После каждого восьмого урока Забельский чертил в дневнике две жирные линии, свидетельствующие о том, что пора внести плату за прошедший месяц, но никогда об этом не объявлял вслух, надеясь, очевидно, что Ковалёвы и сами помнят это. Отец вручал учителю одиннадцать рублей, и Виталий Сергеевич смущённо прятал деньги в боковой карман пиджака. Папа поначалу тоже стеснялся почему–то этих минут, становился излишне весёлым или торжественным, но потом, кажется, привык.

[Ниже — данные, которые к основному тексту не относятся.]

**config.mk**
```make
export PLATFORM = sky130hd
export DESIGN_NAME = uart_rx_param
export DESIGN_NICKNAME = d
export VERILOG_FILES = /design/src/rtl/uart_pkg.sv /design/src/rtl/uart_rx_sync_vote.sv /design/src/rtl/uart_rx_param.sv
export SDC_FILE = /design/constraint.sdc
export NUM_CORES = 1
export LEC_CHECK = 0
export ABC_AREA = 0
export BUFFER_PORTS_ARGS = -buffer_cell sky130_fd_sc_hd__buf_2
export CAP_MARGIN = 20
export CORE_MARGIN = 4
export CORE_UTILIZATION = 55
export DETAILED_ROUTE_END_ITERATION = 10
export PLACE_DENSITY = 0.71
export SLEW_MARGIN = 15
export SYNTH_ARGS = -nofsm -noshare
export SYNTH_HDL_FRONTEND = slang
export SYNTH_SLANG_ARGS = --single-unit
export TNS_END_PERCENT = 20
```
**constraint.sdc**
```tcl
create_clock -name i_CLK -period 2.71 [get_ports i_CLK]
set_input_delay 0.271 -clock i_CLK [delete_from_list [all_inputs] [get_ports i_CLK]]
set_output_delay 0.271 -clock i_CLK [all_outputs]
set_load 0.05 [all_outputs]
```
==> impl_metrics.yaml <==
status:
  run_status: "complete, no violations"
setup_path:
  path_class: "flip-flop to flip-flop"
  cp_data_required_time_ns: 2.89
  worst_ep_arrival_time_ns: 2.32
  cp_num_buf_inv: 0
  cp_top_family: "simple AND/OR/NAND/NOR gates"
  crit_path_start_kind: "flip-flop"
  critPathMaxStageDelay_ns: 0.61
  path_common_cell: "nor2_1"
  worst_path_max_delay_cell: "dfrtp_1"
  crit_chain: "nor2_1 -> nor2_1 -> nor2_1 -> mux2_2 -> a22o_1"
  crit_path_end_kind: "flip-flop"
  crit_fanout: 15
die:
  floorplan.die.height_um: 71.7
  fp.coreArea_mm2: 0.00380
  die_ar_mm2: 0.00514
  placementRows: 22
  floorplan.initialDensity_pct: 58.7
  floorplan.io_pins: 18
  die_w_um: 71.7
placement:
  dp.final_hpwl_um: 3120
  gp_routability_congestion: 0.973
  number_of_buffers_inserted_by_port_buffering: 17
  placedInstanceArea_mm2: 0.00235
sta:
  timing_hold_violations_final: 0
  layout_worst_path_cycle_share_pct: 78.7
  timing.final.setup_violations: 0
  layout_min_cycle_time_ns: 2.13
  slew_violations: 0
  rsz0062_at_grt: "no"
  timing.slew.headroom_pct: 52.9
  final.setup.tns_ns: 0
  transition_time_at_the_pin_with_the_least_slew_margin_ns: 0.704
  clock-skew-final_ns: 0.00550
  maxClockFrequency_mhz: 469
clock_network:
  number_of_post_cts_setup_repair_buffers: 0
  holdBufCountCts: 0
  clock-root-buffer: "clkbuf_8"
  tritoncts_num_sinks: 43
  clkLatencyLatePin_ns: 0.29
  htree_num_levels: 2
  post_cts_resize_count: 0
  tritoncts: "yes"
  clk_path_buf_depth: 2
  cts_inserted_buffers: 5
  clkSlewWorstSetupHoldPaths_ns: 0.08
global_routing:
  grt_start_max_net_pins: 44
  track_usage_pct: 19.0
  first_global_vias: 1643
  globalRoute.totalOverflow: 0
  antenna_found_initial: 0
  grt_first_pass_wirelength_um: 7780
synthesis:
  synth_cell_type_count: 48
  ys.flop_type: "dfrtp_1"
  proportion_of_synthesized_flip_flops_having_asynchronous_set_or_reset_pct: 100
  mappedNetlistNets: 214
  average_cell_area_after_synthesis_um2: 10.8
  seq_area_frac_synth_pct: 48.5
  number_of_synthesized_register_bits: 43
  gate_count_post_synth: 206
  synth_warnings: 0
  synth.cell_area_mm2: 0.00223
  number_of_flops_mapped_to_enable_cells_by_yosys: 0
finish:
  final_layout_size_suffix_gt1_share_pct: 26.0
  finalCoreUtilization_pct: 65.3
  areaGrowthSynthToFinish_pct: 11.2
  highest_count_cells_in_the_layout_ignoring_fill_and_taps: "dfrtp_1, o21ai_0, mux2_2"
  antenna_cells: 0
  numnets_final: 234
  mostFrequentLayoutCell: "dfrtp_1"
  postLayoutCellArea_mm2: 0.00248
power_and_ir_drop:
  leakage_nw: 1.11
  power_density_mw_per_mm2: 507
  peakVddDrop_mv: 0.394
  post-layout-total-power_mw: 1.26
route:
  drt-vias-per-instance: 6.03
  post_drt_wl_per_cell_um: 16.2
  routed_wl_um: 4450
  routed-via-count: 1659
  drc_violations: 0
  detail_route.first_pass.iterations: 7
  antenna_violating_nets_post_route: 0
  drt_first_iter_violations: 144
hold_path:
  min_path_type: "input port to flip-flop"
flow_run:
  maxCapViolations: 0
[config.mk]
export PLATFORM = sky130hd
export DESIGN_NAME = vram_wr_arb
export DESIGN_NICKNAME = d
export VERILOG_FILES = /design/src/rtl/vram_wr_arb.sv
export SDC_FILE = /design/constraint.sdc
export NUM_CORES = 1
export LEC_CHECK = 0
export BUFFER_PORTS_ARGS = -buffer_cell sky130_fd_sc_hd__clkbuf_2
export CORE_MARGIN = 3
export CORE_UTILIZATION = 46
export DETAILED_ROUTE_END_ITERATION = 10
export GPL_ROUTABILITY_DRIVEN = 0
export GPL_TIMING_DRIVEN = 1
export PLACE_DENSITY = 0.77
export SLEW_MARGIN = 20
export SYNTH_ARGS = -nofsm -noshare
export SYNTH_HDL_FRONTEND = slang
export SYNTH_SLANG_ARGS = --single-unit
[constraint.sdc]
create_clock -name clk -period 4.8 [get_ports clk]
set_clock_uncertainty 0.15 [all_clocks]
set_input_delay 0.96 -clock clk [delete_from_list [all_inputs] [get_ports clk]]
set_output_delay 0.96 -clock clk [all_outputs]
set_load 0.01 [all_outputs]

Однажды после ухода учителя Ковалёвы обнаружили в дневнике две жирные линии, которыми Забельский намекнул им, что пора оплатить уроки, и, сделав необходимые подсчёты, с ужасом поняли, что очередные восемь уроков позади. Подумать только: учебный месяц закончился, а Забельский ушёл ни с чем! Отец долго сокрушался по этому поводу, дня четыре места себе не находил. Деньги он положил на самом видном месте, чтобы потом не дай бог не забыть, и с нетерпением ждал Виталия Сергеевича, чтобы извиниться. «Ну, будет вам, — смутился Забельский, когда отец, вручив ему, наконец, деньги, покаялся в собственной рассеянности. — Надо ли расстраиваться… из–за такой, ей–богу, ерунды?»
Довольно скоро Лёнька уже играл несложные, но очень симпатичные пьески из сборника для начинающих. Мама усаживалась на диван, отец пристраивался поближе к сыну, с интересом листал эту нотную тетрадку и, обнаружив в ней что–нибудь особенно любимое и дорогое, просил Лёньку немедленно сыграть — необязательно точно, хоть приблизительно.
— Ага, вот: ария Надира! Не сможешь, конечно…
— Я не смогу?! — петушился Лёнька и, словно на амбразуру дота, наваливался на клавиатуру.
Сын играл, забывая о знаках альтерации и путая ритм, а отец напевал, сначала тихо, неуверенно, а потом всё больше воодушевляясь. Своим пением он подсказывал Лёньке, как нужно правильно играть, и маленький музыкант очень быстро исправлял свои ошибки.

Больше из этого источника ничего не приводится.